The rise of Eric Evans has been decades in the making.

For the last two and a half years the 53-year-old has been working toward not just his high school graduation, but toward a better, more fulfilling life and a bigger contribution to a society in which he, admittedly, took a lot from in his youth.

“When I was a kid everything started really bad for me,” Evans explained. “So I did what anyone would do when life was that bad, I got into drugs.”

He wasn’t even 10 years old at that time.

“I was told that once you start doing drugs, you stopped maturing so basically I stopped maturing when I was seven or eight years old,” Evans said.

School had never been his strong suit — he was dyslexic, but didn’t find that out until he was in his mid-20s and still couldn’t read or write even his name.

About 10 years ago, however, he’d had enough.

“I started changing where I wanted to be in this world,” he said. “I knew I had to do something to make it worthwhile.”

A couple of years ago, he was given the opportunity to go back to school and he jumped on it.

The decision hasn’t disappointed.

“In the past two and a half years I’ve matured more than in the past 51 years,” he said.

But it was a long time coming.

“I worked at it and I’ve accomplished what I never thought I would be able to in getting my diploma. I always had that dyslexia thing over my head and didn’t want to put in the effort to even try.”

But then something incredible happened.

“When I did finally put in the effort and realized I was able to do it, I did amazing,” he said. “The teachers in the university here were unbelievable.
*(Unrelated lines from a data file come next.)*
Source: an optimization exercise on an open RTL-to-GDS flow (aim: small area). Production flows keep margins and buffers that such runs may drop. In this exercise RTL edits were held to simulation tests only and were not proved equivalent to the original. Power figures rest on the tool's default switching activity, not on a simulated workload.

## main
==> flow/design.v (excerpt) <==
module nb_engine (
    input  wire         clk,
    input  wire         rst,
    input  wire         cmd_valid,
    output wire         cmd_ready,
    input  wire [127:0] cmd_desc,
    output wire         busy,
    input  wire         src_valid,
    output wire         src_ready,
    input  wire [31:0]  src_data,
    output wire         dst_valid,
    output wire [31:0]  dst_data,
    input  wire [15:0]  cfg_wait_bound,
    input  wire         cfg_rfin_clk_low,
    output wire         bus_clk,
    output wire         bus_nrd,
    output wire         bus_start,
    output wire         bus_doe,
    output wire [7:0]   bus_dout,
    input  wire [7:0]   bus_din,
    input  wire         bus_nwait,
    output wire         irq_inhibit,
    input  wire [15:0]  owm_in,
    output wire         owm_we,
    output wire [15:0]  owm_wdata,
    output wire [1:0]   status_code,
    output wire [1:0]   status_where,
    output wire [31:0]  status_index,
    output wire [39:0]  status_addr
  ...
==> flow/config.mk <==
export PLATFORM = sky130hd
export DESIGN_NAME = nb_engine
export DESIGN_NICKNAME = nb_engine
export VERILOG_FILES = /design/flow/design.v
export SDC_FILE = /design/flow/constraint.sdc
export NUM_CORES = 4
export LEC_CHECK = 0
export CAP_MARGIN = 20
export CORE_MARGIN = 2
export CORE_UTILIZATION = 65
export SLEW_MARGIN = 20
==> flow/constraint.sdc <==
create_clock -name core_clock -period 8.0 [get_ports {clk}]
set_input_delay 1.6000 -clock core_clock [delete_from_list [all_inputs] [get_ports {clk}]]
set_output_delay 1.6000 -clock core_clock [all_outputs]
set_load 0.01 [all_outputs]
standard.sh (not shown) runs the stock make flow with config.mk's settings and CLKGATE_MAP_FILE= SYNTH_SCRIPT=/design/flow/synth_recipe.tcl, a recipe that flattens the netlist after the stock synthesis.
==> flow/flow/run.sh <==
#!/bin/bash
# Standard layout, with the port buffers made from the smallest buffer cell,
# the synthesis buffers removed before placement, and a clock tree of
# clkbuf_8 leaf clusters without dummy loads.
set -euo pipefail
export BUFFER_PORTS_ARGS="-buffer_cell sky130_fd_sc_hd__buf_1"
export REMOVE_ABC_BUFFERS=1
export CTS_ARGS="-sink_clustering_enable -repair_clock_nets -dont_use_dummy_load -sink_clustering_size 16 -sink_clustering_max_diameter 60 -buf_list sky130_fd_sc_hd__clkbuf_8"
bash standard.sh > standard.log 2>&1
## Diff of input files: the feature branch against main
-- flow/design.v --
<<< main, line 34
    localparam [5:0]
        S_IDLE   = 6'd0,
        S_END    = 6'd12,
        S_NRD    = 6'd28,
        S_START  = 6'd23,
        S_DIR    = 6'd13,
        S_AWAIT  = 6'd24,
        S_CE1    = 6'd14,
        S_CE2    = 6'd31,
        S_CE3    = 6'd25,
        S_CX1    = 6'd9,
        S_CX2    = 6'd17,
        S_WWAIT  = 6'd8,
        S_R_DIR  = 6'd26,
        S_R_NRD  = 6'd20,
        S_F_CLK  = 6'd4,
        S_F_NRD  = 6'd18,
        S_F_DIR  = 6'd2,
        S_FWAIT  = 6'd16,
        S_BEAT0  = 6'd32,
        S_RBEAT0 = 6'd34;
>>> the feature branch, line 34
    localparam [5:0]
        S_IDLE   = 6'd0,
        S_END    = 6'd21,
        S_NRD    = 6'd9,
        S_START  = 6'd22,
        S_DIR    = 6'd8,
        S_AWAIT  = 6'd10,
        S_CE1    = 6'd2,
        S_CE2    = 6'd7,
        S_CE3    = 6'd16,
        S_CX1    = 6'd26,
        S_CX2    = 6'd27,
        S_WWAIT  = 6'd19,
        S_R_DIR  = 6'd28,
        S_R_NRD  = 6'd11,
        S_F_CLK  = 6'd1,
        S_F_NRD  = 6'd4,
        S_F_DIR  = 6'd29,
        S_FWAIT  = 6'd3,
        S_BEAT0  = 6'd32,
        S_RBEAT0 = 6'd34;
The feature branch ended with every stage complete and zero timing, DRC or antenna violations. Compared with main, summed instance area of the synthesized netlist in the feature branch decreased slightly. Row average routed wire per standard cell: the feature branch higher / main lower. Between the feature branch and main, the area share of xor/xnor cells in the synthesized design figures differ only marginally. The feature branch vs main — slew at the pin closest to its max-slew limit rose 0.036 ns. | clock-cell share of area | main vs the feature branch | ≈ equal |. Between the feature branch and main, the time the worst path needs with I/O delays and setup figures differ only marginally. Cmp main and the feature branch / routed length on met2 / higher: main. The feature branch: cell count 20 below main.


== 04-27 ==
nb_engine, a different RTL version from the one above (not shown whole).
Size: about 1200 cells after synthesis, roughly 350 I/O pins, ~0.011 mm2 of cells after synthesis.
Settings: LEC_CHECK=0, CAP_MARGIN=20, CORE_MARGIN=2, CORE_UTILIZATION=65, SLEW_MARGIN=20; clock period 8.0 ns.
Scripts as last shown in full above: flow/flow/run.sh
04-27: flow completed, timing, DRC and antenna clean
Inputs modified between 04-27 and 03-19:
--- a/flow/design.v
+++ b/flow/design.v
@@ -127,25 +127,24 @@
     wire o_a1   = o_drv && ph_a && (beat == 3'd1);
     wire o_a2   = o_drv && ph_a && (beat == 3'd2);
     wire o_a3   = o_drv && ph_a && (beat == 3'd3);
     wire o_a4   = o_drv && ph_a && beat[2];
     wire o_w    = o_drv && !ph_a;
     wire o_hold = !s_drv && !rst;
     wire smp_last = s_smp && (beat[1:0] == 2'd3);
     wire w_go     = (seq == S_WWAIT) && bus_nwait;
     wire step     = smp_last || w_go;
     wire beat_end = ph_a ? beat[2] : (beat[1:0] == 2'd3);
     wire tmo_ev = s_wait && !bus_nwait && timeout;
     wire st_we  = rst || tmo_ev || s_end || (idle && cmd_valid && !d_ok);
-    wire tmo_st = tmo_ev && !rst;          
     assign c_up = s_wait;
     wire c_ld   = (seq == S_CE2);
     wire c_keep = c_up || (seq == S_CE3) || s_beat || (seq == S_CX1);
     assign cmd_ready    = idle;
     assign busy         = !idle;
     assign src_ready    = (seq == S_NRD) && !ph_a;
     assign dst_valid    = step_r && op_peek;
     assign dst_data     = w;
     assign bus_clk      = clk_r;
     assign bus_nrd      = nrd_r;
     assign bus_start    = start_r;
     assign bus_doe      = doe_r;
@@ -160,26 +159,26 @@
     always @(posedge clk) begin
         step_r <= step && !rst;
         a  <= idle ? d_addr : a_inc;
         rn <= idle ? ~d_n : rn_inc;
         i  <= idle ? 32'd0 : i_inc;
         if (idle)
             op_peek <= (d_opc == OPC_PEEK);
         cn <= c_ld ? ~owm_in : (c_keep ? c_inc : ~cfg_wait_bound);
         w <= ({32{w_ld}} & src_data) | ({32{w_sh}} & {bus_din, w[31:8]}) | ({32{w_hold}} & w);
         dout_r <= ({8{o_a0}} & a[7:0])   | ({8{o_a1}} & a[15:8]) | ({8{o_a2}} & a[23:16]) |
                   ({8{o_a3}} & a[31:24]) | ({8{o_a4}} & a[39:32]) | ({8{o_w}} & w[7:0]) |
                   ({8{o_hold}} & dout_r);
-        st_index <= ({32{tmo_st}} & i) | ({32{!st_we}} & st_index);
-        st_addr  <= ({40{tmo_st}} & a) | ({40{!st_we}} & st_addr);
+        st_index <= ({32{tmo_ev}} & i) | ({32{!st_we}} & st_index);
+        st_addr  <= ({40{tmo_ev}} & a) | ({40{!st_we}} & st_addr);
     end
     always @(posedge clk) begin
         if (rst) begin
             seq         <= S_IDLE;
             clk_r       <= 1'b0;
             nrd_r       <= 1'b1;
             start_r     <= 1'b0;
             doe_r       <= 1'b1;
             st_tmo      <= 1'b0;
             st_con      <= 1'b0;
             st_wh       <= 2'd0;
         end else begin
==> run summary <==
The flow did not stop early for 03-19: all stages ran, and the layout cleared the timing, design-rule and antenna checks.
Summary of 03-19 over 04-27: aggregate routed wire length grew by 1.2 mm; count of boundary I/O pins saw little to no change.
On 03-19: count of placed standard cells in the final layout, fillers left out is 9 lower than what 04-27 gave.
Between 03-19 and 04-27, post-synthesis sequential area ratio is lower for 04-27, 03-19 comes in above that.
Diff 04-27 -> 03-19: worst setup slack before clock tree synthesis fell 83 ps; logic gate share of total power fell 1.6 points; fraction of final layout cells with drive strength greater than 1 rose 0.22 points; sequential share of layout area rose 0.31 points; logic depth of the worst path, buffers included about even.
Setup slack of the critical path after layout, 03-19 and 04-27, lower one = 03-19.
In 03-19, post-placement cell area is lower than in 04-27.
[compare] base=04-27 new=03-19: final critical delay including setup and external delays higher; worst-margin pin slew higher.


Another version of the RTL of nb_engine (not shown whole).
Size: roughly 260 flip-flops, roughly 350 I/O pins, roughly 0.012 sq mm of cells after synthesis.
Design nb_engine, start of the top module:
module nb_engine (
    input  wire         clk,
    input  wire         rst,
    input  wire         cmd_valid,
    output wire         cmd_ready,
    input  wire [127:0] cmd_desc,
    output wire         busy,
    input  wire         src_valid,
    output wire         src_ready,
    input  wire [31:0]  src_data,
    output wire         dst_valid,
    output wire [31:0]  dst_data,
    input  wire [15:0]  cfg_wait_bound,
    input  wire         cfg_rfin_clk_low,
    output wire         bus_clk,
    output wire         bus_nrd,
    output wire         bus_start,
    output wire         bus_doe,
    output wire [7:0]   bus_dout,
    input  wire [7:0]   bus_din,
    input  wire         bus_nwait,
    output wire         irq_inhibit,
    input  wire [15:0]  owm_in,
    output wire         owm_we,
    output wire [15:0]  owm_wdata,
    output wire [1:0]   status_code,
    output wire [1:0]   status_where,
    output wire [31:0]  status_index,
    output wire [39:0]  status_addr
);
export LEC_CHECK = 0
export CAP_MARGIN = 20
export CORE_MARGIN = 2
export CORE_UTILIZATION = 60
export CTS_BUF_LIST = sky130_fd_sc_hd__clkbuf_16
export CTS_CLUSTER_DIAMETER = 90
export CTS_CLUSTER_SIZE = 26
export SLEW_MARGIN = 20
create_clock -name core_clock -period 8.0 [get_ports {clk}]
==> flow/flow/run.sh <==
#!/bin/bash
# Standard layout, with the port buffers made from the smallest buffer cell.
set -euo pipefail
export BUFFER_PORTS_ARGS="-buffer_cell sky130_fd_sc_hd__buf_1"
bash standard.sh > standard.log 2>&1
Then changed:
--- a/flow/design.v
+++ b/flow/design.v
@@ -74,33 +74,38 @@
     reg [39:0] st_addr;
     wire [7:0]  d_opc  = cmd_desc[127:120];
     wire [23:0] d_rsv  = cmd_desc[119:96];
     wire [31:0] d_n    = cmd_desc[95:64];
     wire [39:0] d_addr = cmd_desc[39:0];
     wire        d_ok   = (d_rsv == 24'd0) && (d_opc == OPC_POKE || d_opc == OPC_PEEK);
+    wire        d_n0   = (d_n == 32'd0);
     wire c_up;
     wire [40:0] a_cy;
     wire [32:0] i_cy;
     wire [32:0] r_cy;
     wire [16:0] c_cy;
     assign a_cy[0] = step_r;
     assign i_cy[0] = step_r;
     assign r_cy[0] = step_r;
     assign c_cy[0] = c_up;
     genvar g;
     generate
         for (g = 0; g < 40; g = g + 1) begin : g_a
-            if (g == 19) begin : g_la
-                assign a_cy[g+1] = a_cy[0] & (&a[19:0]);
+            if (g % 8 == 7)
+                assign a_cy[g+1] = a_cy[g-7] & (&a[g:g-7]);
+            else
+                assign a_cy[g+1] = a_cy[g] & a[g];
+        end
+        for (g = 0; g < 32; g = g + 1) begin : g_i
+            if (g % 8 == 7) begin : g_la
+                assign i_cy[g+1] = i_cy[g-7] & (&i[g:g-7]);
+                assign r_cy[g+1] = r_cy[g-7] & (&rn[g:g-7]);
             end else begin : g_rp
-                assign a_cy[g+1] = a_cy[g] & a[g];
+                assign i_cy[g+1] = i_cy[g] & i[g];
+                assign r_cy[g+1] = r_cy[g] & rn[g];
             end
-        end
-        for (g = 0; g < 32; g = g + 1) begin : g_i
-            assign i_cy[g+1] = i_cy[g] & i[g];
-            assign r_cy[g+1] = r_cy[g] & rn[g];
         end
         for (g = 0; g < 16; g = g + 1) begin : g_c
             assign c_cy[g+1] = c_cy[g] & c[g];
         end
     endgenerate
     wire [39:0] a_inc = a ^ a_cy[39:0];
@@ -111,34 +116,34 @@
     wire        last   = rn_hi & !rn[0];    
     wire        fin    = rn_hi & rn[0];     
     wire        pg_end = (a[7:0] == 8'hFF);
     wire timeout = (cfg_wait_bound != 16'd0) && (c_inc == cfg_wait_bound);
     wire [5-1:0] rfin_first = cfg_rfin_clk_low ? S_F_CLK : S_F_NRD;
     wire idle  = (seq == S_IDLE);
-    wire s_end = (seq == S_END) || ((seq == S_NRD) && ph_a && !op_peek && fin);
     wire s_drv = (seq == S_DRV);
     wire s_cx2 = (seq == S_CX2);
     wire in_cs = (seq == S_CE2) || (seq == S_CE3) || (seq == S_DRV) || (seq == S_HI) || (seq == S_LO) || (seq == S_CX1) || (seq == S_CX2);
     wire s_wait = (seq == S_AWAIT) || (seq == S_WWAIT) || (seq == S_FWAIT);
-    wire [4:0] bsel;
-    assign bsel[0] = (c[2:0] == 3'd0);
-    assign bsel[1] = (c[2:0] == 3'd1);
-    assign bsel[2] = (c[2:0] == 3'd2);
-    assign bsel[3] = (c[2:0] == 3'd3);
-    assign bsel[4] = c[2];
-    wire [7:0] a_byte = ({8{bsel[0]}} & a[7:0])   | ({8{bsel[1]}} & a[15:8]) |
-                        ({8{bsel[2]}} & a[23:16]) | ({8{bsel[3]}} & a[31:24]) |
-                        ({8{bsel[4]}} & a[39:32]);
+    reg [7:0] a_byte;
+    always @(*) begin
+        case (c[2:0])
+            3'd0:    a_byte = a[7:0];
+            3'd1:    a_byte = a[15:8];
+            3'd2:    a_byte = a[23:16];
+            3'd3:    a_byte = a[31:24];
+            default: a_byte = a[39:32];
+        endcase
+    end
     wire smp_last = (seq == S_R_SMP) && (c[1:0] == 2'd3);
     wire w_go     = (seq == S_WWAIT) && bus_nwait;
     wire step     = smp_last || w_go;
     wire beat_end = ph_a ? c[2] : (c[1:0] == 2'd3);
     wire tmo_ev = s_wait && !bus_nwait && timeout;
-    wire i_clr  = rst || idle || s_end;
+    wire i_clr  = rst || idle || (seq == S_END);
     wire [31:0] i_d = i_clr ? 32'd0 : i_inc;
-    wire st_we  = rst || tmo_ev || s_end || (idle && cmd_valid && !d_ok);
+    wire st_we  = rst || tmo_ev || (seq == S_END) || (idle && cmd_valid && !d_ok);
     assign c_up = s_wait || (seq == S_LO) || (seq == S_R_SMP);
     wire c_clr = !(c_up || (seq == S_DRV) || (seq == S_HI) || (seq == S_R_LO) || (seq == S_R_HI));
     assign cmd_ready    = idle;
     assign busy         = !idle;
     assign src_ready    = (seq == S_NRD) && !ph_a;
     assign dst_valid    = step_r && op_peek;
@@ -195,32 +200,28 @@
             end else begin
                 case (seq)
                     S_IDLE: begin
                         ph_a <= 1'b1;
                         if (cmd_valid) begin
                             if (d_ok) begin
-                                seq <= S_NRD;
+                                if (d_opc == OPC_POKE && d_n0)
+                                    seq <= S_END;
+                                else
+                                    seq <= S_NRD;
                             end else begin
                                 st_tmo <= 1'b0;
                                 st_con <= 1'b1;
                             end
                         end
                     end
                     S_END: begin
                         st_tmo <= 1'b0;
                         st_con <= 1'b0;
                         seq    <= S_IDLE;
                     end
-                    S_NRD: begin
-                        if (s_end) begin
-                            st_tmo <= 1'b0;
-                            st_con <= 1'b0;
-                            seq    <= S_IDLE;
-                        end else if (ph_a || src_valid)
-                            seq <= S_START;
-                    end
+                    S_NRD:   if (ph_a || src_valid) seq <= S_START;
                     S_START: begin if (ph_a) start_r <= 1'b1; seq <= S_DIR; end
                     S_DIR:   seq <= ph_a ? S_AWAIT : S_CE1;
                     S_AWAIT: if (bus_nwait) seq <= S_CE1;
                     S_CE1:   seq <= S_CE2;
                     S_CE2:   seq <= S_CE3;
                     S_CE3:   seq <= S_DRV;
What happened: Combinational power rises by 3.1%; final area rises by 1.1%; global-route usage rises by 1.1 points; power barely changes; count of clock-buffer cells in the layout stays the same; cell count rises by 0.55%; setup slack is better by 0.39 ns; synthesized cell count rises by 0.75%; flip-flop and latch count stays the same.

separate check: timing with driven ports:
The results above use ideal ports. As a check the final layouts listed here were re-extracted and re-timed, cells and wires unchanged.
Step 1 (the two cells are an assumption about what drives the block):
set clk [get_ports {clk}]
set_driving_cell -lib_cell sky130_fd_sc_hd__clkbuf_16 $clk
set_driving_cell -lib_cell sky130_fd_sc_hd__buf_2 [delete_from_list [all_inputs] $clk]
Step 2 moves the port delays by t, midway between the first and last clock arrival at a register: inputs arrive t later, outputs are due t later. That takes back most of the time a late clock gives input paths.
Three values: no drivers, after step 1, after step 2; two values: the first two.
run	t (ns)	setup WS [ns]	hold WS [ns]	worst setup path after step 2	clock arrival spread, ns
main	0.551	1.287 / 1.287 / 1.287	0.459 / 0.459 / 0.459	register to register	0.077 / 0.078
the feature branch	0.561	1.285 / 1.285 / 1.285	0.464 / 0.464 / 0.464	register to register	0.023 / 0.022
04-27	0.555	1.498 / 1.498 / 1.498	0.460 / 0.460 / 0.460	register to register	0.062 / 0.062
03-19	0.558	1.405 / 1.405 / 1.405	0.464 / 0.464 / 0.464	register to register	0.016 / 0.016
the first run of note 3	0.528	1.359 / 1.359 / 1.359	0.463 / 0.463 / 0.463	register to register	0.021 / 0.021
the second run of note 3	0.526	1.745 / 1.745 / 1.745	0.482 / 0.482 / 0.482	register to register	0.022 / 0.022
After both steps every run listed still meets setup and hold.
They gave me the confidence to be able to do it and keep moving forward and if it wasn’t for them I don’t know if I would have been able to keep going.”

Evans received his high school diploma last week at Vancouver Island University’s Cowichan campus.

“I think what I needed was the right confidence from the right teacher and when I got that I felt like I was able to do it and the more I did, the more I was able to do.”

Now he’s on track, Evans has no plans to stop now.

“I’ve applied for a course in horticulture,” he explained.

His math score was not up to snuff though so he re-did the math class to increase his mark. He had the support of his math teacher at a meeting in Nanaimo with the head of the course, so things are looking good that he’ll be accepted, he said.

His goal?

“To get a job where I’m making above the poverty line,” he said. “Most of my life I never worked, I never did anything. I was too busy wrapped up in my drug addiction that there was no actual even thinking about doing anything else. I got really comfortable in that kind of life.”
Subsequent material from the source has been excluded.